:: Records for the exercise

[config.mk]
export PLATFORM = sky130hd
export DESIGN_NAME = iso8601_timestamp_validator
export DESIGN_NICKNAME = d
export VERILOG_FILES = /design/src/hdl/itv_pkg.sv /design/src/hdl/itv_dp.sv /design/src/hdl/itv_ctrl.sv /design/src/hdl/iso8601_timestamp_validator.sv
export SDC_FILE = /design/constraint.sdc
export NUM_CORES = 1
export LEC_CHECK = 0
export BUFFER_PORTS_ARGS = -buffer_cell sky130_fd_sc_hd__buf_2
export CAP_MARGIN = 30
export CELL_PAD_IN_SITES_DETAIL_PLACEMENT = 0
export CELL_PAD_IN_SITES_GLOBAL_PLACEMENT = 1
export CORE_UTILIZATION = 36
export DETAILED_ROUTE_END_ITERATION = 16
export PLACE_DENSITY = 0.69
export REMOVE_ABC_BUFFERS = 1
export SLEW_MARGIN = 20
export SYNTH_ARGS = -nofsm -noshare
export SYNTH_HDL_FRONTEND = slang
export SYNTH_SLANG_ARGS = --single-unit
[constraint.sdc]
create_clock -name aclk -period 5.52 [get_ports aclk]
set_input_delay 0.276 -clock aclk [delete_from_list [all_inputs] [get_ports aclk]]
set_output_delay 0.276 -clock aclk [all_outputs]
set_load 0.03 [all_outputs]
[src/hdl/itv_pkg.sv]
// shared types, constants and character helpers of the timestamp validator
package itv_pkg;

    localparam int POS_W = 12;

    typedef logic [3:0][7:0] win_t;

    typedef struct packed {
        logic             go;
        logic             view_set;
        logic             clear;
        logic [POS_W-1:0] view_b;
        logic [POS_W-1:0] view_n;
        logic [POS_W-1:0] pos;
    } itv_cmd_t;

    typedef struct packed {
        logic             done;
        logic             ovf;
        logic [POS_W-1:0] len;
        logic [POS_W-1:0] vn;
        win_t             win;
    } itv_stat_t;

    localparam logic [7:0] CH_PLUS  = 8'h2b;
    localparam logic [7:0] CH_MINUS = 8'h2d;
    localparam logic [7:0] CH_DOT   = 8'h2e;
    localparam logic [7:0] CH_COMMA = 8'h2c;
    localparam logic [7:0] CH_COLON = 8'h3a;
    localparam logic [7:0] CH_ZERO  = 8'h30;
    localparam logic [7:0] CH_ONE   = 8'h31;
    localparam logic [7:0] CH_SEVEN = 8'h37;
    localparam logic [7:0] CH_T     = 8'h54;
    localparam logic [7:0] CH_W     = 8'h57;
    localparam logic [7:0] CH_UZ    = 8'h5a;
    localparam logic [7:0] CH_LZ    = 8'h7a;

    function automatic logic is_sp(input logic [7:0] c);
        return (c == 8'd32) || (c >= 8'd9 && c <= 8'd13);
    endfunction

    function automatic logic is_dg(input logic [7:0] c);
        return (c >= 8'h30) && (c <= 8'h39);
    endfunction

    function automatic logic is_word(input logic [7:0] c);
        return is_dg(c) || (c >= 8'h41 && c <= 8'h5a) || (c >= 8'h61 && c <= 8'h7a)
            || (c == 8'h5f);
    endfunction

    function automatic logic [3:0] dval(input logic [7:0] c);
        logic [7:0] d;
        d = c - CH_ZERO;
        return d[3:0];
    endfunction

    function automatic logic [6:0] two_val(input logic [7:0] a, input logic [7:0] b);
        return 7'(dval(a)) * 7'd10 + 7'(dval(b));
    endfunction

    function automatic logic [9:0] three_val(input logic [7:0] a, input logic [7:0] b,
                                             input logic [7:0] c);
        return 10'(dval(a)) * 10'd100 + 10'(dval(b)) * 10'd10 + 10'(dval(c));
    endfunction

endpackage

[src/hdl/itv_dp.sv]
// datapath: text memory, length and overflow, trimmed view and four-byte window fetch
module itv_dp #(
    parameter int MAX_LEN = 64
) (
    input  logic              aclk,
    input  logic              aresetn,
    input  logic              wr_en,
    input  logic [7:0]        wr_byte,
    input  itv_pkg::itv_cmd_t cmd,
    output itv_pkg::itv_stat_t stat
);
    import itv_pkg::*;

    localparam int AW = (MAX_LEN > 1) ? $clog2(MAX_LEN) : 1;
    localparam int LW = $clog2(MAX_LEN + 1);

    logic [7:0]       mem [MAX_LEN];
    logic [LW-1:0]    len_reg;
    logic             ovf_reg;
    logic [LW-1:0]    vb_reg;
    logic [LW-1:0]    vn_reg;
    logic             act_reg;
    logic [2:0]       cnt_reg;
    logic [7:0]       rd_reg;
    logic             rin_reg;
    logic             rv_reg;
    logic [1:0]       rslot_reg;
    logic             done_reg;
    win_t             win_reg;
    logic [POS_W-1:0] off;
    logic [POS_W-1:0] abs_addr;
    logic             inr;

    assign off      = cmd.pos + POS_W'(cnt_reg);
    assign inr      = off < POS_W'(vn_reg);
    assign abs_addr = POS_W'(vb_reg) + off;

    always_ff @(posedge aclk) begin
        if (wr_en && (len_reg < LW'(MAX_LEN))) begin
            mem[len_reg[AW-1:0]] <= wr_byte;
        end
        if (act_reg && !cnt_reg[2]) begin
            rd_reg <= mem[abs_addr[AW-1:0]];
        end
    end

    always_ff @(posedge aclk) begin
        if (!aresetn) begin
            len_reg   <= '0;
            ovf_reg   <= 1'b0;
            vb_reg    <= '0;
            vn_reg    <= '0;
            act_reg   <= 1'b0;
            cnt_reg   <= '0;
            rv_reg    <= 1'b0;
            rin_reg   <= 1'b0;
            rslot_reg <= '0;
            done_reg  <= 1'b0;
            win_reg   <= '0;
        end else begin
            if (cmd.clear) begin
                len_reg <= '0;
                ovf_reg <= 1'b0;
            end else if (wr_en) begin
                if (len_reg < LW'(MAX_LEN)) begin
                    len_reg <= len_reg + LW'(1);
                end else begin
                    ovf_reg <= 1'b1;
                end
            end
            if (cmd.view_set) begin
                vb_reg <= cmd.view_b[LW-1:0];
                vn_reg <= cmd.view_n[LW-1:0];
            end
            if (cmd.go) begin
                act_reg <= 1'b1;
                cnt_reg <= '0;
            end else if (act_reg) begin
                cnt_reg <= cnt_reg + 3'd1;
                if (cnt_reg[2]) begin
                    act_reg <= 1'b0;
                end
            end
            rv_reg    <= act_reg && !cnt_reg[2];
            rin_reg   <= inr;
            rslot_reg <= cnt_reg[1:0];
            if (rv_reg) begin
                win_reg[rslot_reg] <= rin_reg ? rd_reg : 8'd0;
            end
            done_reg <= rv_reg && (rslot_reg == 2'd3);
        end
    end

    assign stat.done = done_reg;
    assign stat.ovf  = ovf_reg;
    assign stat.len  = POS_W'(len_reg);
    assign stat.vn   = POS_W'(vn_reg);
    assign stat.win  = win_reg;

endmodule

::::
:: Records for the exercise

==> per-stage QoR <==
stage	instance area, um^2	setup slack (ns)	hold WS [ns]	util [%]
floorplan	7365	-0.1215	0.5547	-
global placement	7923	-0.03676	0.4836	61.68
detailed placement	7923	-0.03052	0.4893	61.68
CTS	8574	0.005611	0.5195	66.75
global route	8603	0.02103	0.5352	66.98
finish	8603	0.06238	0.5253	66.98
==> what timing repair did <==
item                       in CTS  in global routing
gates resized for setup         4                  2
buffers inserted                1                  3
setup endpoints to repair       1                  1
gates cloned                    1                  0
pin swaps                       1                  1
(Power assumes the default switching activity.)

::::

Every line above that holds the word "gates" should be copied out.

### Output for this task
gates resized for setup         4                  2
gates cloned                    1                  0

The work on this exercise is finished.